**WHAT YOU WILL DO:** Going through the lines below, tally those that include "make", and give only the number.

═════ RECORDS SHOWN ═════

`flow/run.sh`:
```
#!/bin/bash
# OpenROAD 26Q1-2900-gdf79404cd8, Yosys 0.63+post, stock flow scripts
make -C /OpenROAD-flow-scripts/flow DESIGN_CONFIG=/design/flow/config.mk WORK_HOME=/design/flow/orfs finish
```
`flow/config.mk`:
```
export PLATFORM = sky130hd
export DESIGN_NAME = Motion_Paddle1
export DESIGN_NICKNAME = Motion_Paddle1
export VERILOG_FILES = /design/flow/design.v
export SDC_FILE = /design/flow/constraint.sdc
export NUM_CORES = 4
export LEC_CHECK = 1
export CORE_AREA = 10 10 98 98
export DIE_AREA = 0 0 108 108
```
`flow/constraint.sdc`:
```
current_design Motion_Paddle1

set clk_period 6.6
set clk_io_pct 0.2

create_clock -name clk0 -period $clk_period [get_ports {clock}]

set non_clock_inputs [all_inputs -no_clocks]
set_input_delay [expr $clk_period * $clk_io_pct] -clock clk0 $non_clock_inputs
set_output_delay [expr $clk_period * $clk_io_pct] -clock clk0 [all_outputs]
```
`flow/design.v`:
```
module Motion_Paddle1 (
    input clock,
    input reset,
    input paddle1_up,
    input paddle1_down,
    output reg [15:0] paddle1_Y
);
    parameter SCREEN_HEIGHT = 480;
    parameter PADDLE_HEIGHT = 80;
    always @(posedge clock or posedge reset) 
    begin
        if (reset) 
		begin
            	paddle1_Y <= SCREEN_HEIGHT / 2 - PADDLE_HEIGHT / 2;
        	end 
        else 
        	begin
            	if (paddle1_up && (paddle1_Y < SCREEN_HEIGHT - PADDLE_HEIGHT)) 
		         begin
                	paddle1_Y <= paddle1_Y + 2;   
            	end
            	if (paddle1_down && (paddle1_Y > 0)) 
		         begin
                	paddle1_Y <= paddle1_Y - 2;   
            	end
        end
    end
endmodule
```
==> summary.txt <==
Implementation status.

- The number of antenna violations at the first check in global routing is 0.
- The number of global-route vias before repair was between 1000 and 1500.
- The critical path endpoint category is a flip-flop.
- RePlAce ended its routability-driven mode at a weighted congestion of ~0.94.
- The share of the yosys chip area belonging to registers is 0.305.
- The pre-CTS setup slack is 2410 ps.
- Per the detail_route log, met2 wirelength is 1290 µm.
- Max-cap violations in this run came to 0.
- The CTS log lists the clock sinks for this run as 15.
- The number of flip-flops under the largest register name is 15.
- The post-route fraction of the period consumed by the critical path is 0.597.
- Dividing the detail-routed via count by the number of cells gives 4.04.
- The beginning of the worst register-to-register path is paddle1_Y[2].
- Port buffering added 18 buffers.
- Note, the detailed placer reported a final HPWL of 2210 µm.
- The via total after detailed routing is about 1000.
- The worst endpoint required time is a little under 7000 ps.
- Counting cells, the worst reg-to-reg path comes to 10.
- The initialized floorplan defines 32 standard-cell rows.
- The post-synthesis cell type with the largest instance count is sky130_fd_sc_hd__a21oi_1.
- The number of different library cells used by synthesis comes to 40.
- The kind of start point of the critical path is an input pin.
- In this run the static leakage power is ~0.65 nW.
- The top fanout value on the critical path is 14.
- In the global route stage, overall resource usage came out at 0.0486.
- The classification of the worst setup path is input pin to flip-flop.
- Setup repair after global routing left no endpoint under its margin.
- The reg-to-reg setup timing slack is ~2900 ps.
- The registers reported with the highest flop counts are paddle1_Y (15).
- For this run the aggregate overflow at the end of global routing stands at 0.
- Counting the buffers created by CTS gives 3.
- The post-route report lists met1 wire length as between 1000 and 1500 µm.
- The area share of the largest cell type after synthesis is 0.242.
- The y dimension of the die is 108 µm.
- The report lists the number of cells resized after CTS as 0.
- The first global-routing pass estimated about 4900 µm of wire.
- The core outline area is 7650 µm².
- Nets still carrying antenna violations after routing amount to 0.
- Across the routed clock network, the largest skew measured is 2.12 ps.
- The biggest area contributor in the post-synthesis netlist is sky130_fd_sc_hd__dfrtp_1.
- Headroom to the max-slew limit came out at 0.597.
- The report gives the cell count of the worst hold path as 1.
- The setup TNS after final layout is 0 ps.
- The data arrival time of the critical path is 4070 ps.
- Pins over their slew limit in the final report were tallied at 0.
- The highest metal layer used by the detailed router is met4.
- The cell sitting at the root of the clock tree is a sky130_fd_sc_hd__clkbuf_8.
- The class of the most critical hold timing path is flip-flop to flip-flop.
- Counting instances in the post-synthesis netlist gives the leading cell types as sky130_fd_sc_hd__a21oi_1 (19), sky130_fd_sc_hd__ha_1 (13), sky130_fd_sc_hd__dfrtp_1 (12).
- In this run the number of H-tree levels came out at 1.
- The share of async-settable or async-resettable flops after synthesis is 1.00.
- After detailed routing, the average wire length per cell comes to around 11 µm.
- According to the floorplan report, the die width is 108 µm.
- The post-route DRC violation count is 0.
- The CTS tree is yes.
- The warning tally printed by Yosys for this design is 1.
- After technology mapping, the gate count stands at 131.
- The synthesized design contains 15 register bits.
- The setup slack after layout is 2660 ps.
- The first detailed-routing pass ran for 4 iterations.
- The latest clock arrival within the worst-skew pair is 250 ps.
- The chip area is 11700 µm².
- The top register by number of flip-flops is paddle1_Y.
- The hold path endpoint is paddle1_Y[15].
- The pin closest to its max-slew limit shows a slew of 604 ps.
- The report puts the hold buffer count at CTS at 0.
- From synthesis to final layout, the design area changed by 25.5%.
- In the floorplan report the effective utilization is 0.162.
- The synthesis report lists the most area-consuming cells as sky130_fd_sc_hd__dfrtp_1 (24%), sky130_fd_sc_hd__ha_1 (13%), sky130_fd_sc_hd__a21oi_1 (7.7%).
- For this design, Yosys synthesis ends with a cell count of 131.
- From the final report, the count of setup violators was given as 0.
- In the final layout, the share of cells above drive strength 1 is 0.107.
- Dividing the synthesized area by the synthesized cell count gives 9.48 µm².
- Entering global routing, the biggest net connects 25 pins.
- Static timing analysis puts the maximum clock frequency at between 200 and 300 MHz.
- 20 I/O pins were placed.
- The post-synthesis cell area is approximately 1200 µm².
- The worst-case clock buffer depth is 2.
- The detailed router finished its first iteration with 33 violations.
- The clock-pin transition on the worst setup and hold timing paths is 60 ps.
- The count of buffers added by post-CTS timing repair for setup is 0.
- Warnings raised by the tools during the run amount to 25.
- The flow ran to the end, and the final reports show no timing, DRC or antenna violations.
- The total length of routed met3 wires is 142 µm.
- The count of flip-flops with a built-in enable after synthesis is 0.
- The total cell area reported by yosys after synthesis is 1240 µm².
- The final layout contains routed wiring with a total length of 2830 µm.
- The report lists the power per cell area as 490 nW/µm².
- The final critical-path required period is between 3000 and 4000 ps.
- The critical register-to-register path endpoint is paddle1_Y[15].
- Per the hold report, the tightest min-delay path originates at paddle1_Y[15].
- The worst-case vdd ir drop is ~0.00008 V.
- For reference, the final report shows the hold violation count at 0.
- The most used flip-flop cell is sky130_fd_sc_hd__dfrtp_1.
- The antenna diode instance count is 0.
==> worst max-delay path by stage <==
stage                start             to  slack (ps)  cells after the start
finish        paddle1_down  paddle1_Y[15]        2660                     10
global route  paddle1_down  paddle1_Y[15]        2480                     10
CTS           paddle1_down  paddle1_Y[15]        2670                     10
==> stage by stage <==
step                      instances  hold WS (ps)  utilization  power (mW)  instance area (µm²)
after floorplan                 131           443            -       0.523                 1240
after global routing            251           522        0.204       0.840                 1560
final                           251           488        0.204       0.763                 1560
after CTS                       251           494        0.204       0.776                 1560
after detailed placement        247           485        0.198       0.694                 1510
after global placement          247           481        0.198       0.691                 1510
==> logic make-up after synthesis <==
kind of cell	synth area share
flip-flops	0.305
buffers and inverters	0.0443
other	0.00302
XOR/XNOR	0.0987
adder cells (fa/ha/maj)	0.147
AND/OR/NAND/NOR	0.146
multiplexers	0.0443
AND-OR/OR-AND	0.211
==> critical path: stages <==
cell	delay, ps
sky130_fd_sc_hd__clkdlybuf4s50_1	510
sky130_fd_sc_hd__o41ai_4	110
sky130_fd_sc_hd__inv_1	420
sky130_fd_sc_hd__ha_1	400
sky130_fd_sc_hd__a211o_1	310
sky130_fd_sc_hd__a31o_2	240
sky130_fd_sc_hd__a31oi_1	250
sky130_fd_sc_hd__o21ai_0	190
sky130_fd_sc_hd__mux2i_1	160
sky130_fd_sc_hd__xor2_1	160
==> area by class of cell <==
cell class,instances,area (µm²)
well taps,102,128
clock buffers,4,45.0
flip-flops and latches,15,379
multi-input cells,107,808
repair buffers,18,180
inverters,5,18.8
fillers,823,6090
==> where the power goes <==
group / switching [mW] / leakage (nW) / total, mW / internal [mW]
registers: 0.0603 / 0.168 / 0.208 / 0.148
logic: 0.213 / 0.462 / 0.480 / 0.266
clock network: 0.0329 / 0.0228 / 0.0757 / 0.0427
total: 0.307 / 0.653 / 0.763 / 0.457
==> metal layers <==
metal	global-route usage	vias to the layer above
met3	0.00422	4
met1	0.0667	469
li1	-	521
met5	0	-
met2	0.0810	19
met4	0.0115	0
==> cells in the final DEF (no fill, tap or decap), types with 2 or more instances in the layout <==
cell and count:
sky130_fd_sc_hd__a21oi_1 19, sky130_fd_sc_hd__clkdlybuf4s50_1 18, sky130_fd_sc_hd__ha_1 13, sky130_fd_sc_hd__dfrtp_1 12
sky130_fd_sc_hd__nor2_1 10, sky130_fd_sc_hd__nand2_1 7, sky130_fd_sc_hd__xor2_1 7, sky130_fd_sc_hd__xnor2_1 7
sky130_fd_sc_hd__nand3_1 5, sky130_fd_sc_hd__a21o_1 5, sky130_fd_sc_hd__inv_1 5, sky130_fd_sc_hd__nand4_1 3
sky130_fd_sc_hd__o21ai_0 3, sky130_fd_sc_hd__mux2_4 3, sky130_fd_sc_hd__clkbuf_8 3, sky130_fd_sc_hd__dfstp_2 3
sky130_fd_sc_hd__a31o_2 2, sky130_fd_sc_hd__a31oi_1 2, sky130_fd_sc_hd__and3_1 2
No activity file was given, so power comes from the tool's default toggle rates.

═════

**RESPONSE AREA:** 2